=== Excerpts from a dataset ===
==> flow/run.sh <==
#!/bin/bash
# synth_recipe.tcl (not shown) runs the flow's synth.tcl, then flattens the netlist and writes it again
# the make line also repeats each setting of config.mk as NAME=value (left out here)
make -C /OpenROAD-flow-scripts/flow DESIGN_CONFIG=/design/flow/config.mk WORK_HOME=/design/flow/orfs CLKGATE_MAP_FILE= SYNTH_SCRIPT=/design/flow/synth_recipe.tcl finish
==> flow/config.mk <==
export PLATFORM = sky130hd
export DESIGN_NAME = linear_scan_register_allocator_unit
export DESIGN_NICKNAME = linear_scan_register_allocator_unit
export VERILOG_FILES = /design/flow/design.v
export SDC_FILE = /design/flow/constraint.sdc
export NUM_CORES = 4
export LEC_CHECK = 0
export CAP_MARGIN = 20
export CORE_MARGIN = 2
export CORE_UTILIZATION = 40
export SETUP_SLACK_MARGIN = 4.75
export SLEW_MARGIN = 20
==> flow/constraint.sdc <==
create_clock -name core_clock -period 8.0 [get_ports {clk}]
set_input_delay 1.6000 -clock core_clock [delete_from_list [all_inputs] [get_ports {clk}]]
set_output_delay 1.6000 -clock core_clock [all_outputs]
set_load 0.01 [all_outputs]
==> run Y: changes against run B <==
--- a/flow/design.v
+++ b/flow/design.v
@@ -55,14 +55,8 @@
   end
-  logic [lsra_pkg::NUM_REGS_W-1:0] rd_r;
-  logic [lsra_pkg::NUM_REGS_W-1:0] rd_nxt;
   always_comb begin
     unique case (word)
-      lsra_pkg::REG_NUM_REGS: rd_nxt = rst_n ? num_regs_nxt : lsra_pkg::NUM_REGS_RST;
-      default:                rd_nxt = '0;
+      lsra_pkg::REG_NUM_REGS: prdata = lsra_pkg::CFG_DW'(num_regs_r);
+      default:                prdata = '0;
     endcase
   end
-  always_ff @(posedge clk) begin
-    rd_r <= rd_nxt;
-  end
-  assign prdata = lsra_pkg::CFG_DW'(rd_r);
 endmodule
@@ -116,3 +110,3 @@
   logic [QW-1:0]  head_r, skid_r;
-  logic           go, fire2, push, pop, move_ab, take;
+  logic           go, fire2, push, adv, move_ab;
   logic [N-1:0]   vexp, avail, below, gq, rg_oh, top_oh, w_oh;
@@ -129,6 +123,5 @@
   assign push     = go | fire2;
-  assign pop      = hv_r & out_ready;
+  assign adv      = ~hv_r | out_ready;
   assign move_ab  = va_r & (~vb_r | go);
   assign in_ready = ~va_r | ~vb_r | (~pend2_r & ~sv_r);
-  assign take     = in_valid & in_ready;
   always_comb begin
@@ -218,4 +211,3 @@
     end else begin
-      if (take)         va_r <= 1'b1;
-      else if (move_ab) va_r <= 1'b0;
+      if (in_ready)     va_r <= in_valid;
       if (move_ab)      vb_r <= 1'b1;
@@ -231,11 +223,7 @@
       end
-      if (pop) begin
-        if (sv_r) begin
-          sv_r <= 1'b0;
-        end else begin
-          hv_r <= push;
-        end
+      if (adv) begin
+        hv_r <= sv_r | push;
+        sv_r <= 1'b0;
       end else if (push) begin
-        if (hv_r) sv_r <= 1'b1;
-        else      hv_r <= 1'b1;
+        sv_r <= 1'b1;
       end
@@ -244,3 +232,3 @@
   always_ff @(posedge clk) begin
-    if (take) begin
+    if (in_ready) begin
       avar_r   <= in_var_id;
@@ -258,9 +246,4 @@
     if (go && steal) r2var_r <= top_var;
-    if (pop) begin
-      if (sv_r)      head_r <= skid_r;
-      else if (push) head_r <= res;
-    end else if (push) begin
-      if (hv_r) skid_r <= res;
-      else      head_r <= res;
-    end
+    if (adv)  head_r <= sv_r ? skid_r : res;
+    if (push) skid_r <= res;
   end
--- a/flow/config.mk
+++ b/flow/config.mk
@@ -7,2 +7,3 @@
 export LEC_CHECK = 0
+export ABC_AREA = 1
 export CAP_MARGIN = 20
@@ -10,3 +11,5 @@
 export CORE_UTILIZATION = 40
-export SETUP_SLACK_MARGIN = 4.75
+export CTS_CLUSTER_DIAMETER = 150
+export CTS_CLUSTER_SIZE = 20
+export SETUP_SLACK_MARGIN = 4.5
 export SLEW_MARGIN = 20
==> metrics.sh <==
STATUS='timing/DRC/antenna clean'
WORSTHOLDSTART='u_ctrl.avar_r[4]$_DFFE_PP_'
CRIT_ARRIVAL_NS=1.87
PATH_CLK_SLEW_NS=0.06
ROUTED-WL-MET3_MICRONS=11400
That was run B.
What follows belongs to an exercise in optimizing a design on an open flow for small area; a production flow would make more cautious choices. Only simulation tests tie the RTL to the original design; equivalence was not proved. No activity file was given, so power comes from the tool's default toggle rates.

== the baseline ==
==> flow/design.v <==
module io_input_conditioner #(
    parameter int N_SW            = 32,
    parameter int N_BTN           = 4,
    parameter int DEBOUNCE_CYCLES = 500000,
    parameter bit BTN_ACTIVE_LOW  = 1'b1
) (
    input  logic             i_clk,
    input  logic             i_rst,
    input  logic [N_SW-1:0]  i_sw_raw,
    input  logic [N_BTN-1:0] i_btn_raw,
    output logic [N_SW-1:0]  o_io_sw,
    output logic [N_BTN-1:0] o_io_btn,
    output logic [N_BTN-1:0] o_btn_press,
    output logic [N_BTN-1:0] o_btn_release,
    output logic             o_sw_change
);
    localparam int N = N_SW + N_BTN;
    logic [N-1:0]     stable;
    logic [N_BTN-1:0] press_q;
    logic [N_BTN-1:0] release_q;
    logic             sw_change_q;
    if (DEBOUNCE_CYCLES == 500000) begin : g_seq
        localparam int            CW       = 19;
        localparam int            TAP      = 5;
        localparam logic          FB_INV   = 1'b0;
        localparam logic [CW-1:0] CNT_LAST = 19'h118d0;
        localparam logic [CW-1:0] CNT_MASK = 19'h5ffff;
        logic [N-1:0]  sync1;
        logic [N-1:0]  sync2;
        logic [N-1:0]  lvl;       
        logic [N-1:0]  term;
        logic [N-1:0]  diff;
        logic [N-1:0]  upd;
        logic [N-1:0]  clr;
        logic [CW-1:0] cnt [N];
        logic          rst_d1, rst_d2, hold;
        always_ff @(posedge i_clk) begin
            sync1  <= {i_btn_raw, i_sw_raw};
            sync2  <= sync1;
            rst_d1 <= i_rst;
            rst_d2 <= rst_d1;
        end
        assign lvl  = {(BTN_ACTIVE_LOW ? ~sync2[N-1:N_SW] : sync2[N-1:N_SW]),
                       sync2[N_SW-1:0]};
        assign hold = i_rst | rst_d1 | rst_d2;
        for (genvar i = 0; i < N; i++) begin : g_bit
            assign term[i] = ((cnt[i] ^ CNT_LAST) & CNT_MASK) == '0;
            assign diff[i] = lvl[i] ^ stable[i];
            assign upd[i]  = diff[i] & term[i];
            assign clr[i]  = hold | ~diff[i] | term[i];
            always_ff @(posedge i_clk) begin
                if (clr[i]) begin
                    cnt[i] <= '0;
                end else begin
                    cnt[i] <= {~cnt[i][CW-2:0],
                               cnt[i][CW-1] ^ cnt[i][TAP] ^ FB_INV};
                end
            end
        end
        always_ff @(posedge i_clk) begin
            if (i_rst) begin
                stable      <= '0;
                press_q     <= '0;
                release_q   <= '0;
                sw_change_q <= 1'b0;
            end else begin
                stable      <= stable ^ upd;
                press_q     <= upd[N-1:N_SW] & lvl[N-1:N_SW];
                release_q   <= upd[N-1:N_SW] & ~lvl[N-1:N_SW];
                sw_change_q <= |upd[N_SW-1:0];
            end
        end
    end else begin : g_bin
        localparam int CW = $clog2(DEBOUNCE_CYCLES + 1);
        localparam logic [CW-1:0] CNT_LAST = CW'(DEBOUNCE_CYCLES - 1);
        logic [N-1:0]  sync1;
        logic [N-1:0]  sync2;
        logic [N-1:0]  upd;
        logic [CW-1:0] cnt [N];
        always_comb begin
            for (int i = 0; i < N; i++) begin
                upd[i] = (sync2[i] != stable[i]) && (cnt[i] == CNT_LAST);
            end
        end
        always_ff @(posedge i_clk) begin
            if (i_rst) begin
                sync1       <= '0;
                sync2       <= '0;
                stable      <= '0;
                press_q     <= '0;
                release_q   <= '0;
                sw_change_q <= 1'b0;
                for (int i = 0; i < N; i++) begin
                    cnt[i] <= '0;
                end
            end else begin
                sync1 <= {(BTN_ACTIVE_LOW ? ~i_btn_raw : i_btn_raw), i_sw_raw};
                sync2 <= sync1;
                for (int i = 0; i < N; i++) begin
                    if (sync2[i] == stable[i]) begin
                        cnt[i] <= '0;
                    end else if (upd[i]) begin
                        stable[i] <= sync2[i];
                        cnt[i]    <= '0;
                    end else begin
                        cnt[i] <= cnt[i] + CW'(1);
                    end
                end
                press_q     <= upd[N-1:N_SW] & sync2[N-1:N_SW];
                release_q   <= upd[N-1:N_SW] & ~sync2[N-1:N_SW];
                sw_change_q <= |upd[N_SW-1:0];
            end
        end
    end
    assign o_io_sw       = stable[N_SW-1:0];
    assign o_io_btn      = stable[N-1:N_SW];
    assign o_btn_press   = press_q;
    assign o_btn_release = release_q;
    assign o_sw_change   = sw_change_q;
endmodule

=== TASK DETAILS ===
All lines in the data above from the one with "CRIT_ARRIVAL_NS=1.87" through the one with "ROUTED-WL-MET3_MICRONS=11400" must be repeated exactly, and no others.

=== RESULT OF THIS EXERCISE ===
CRIT_ARRIVAL_NS=1.87
PATH_CLK_SLEW_NS=0.06
ROUTED-WL-MET3_MICRONS=11400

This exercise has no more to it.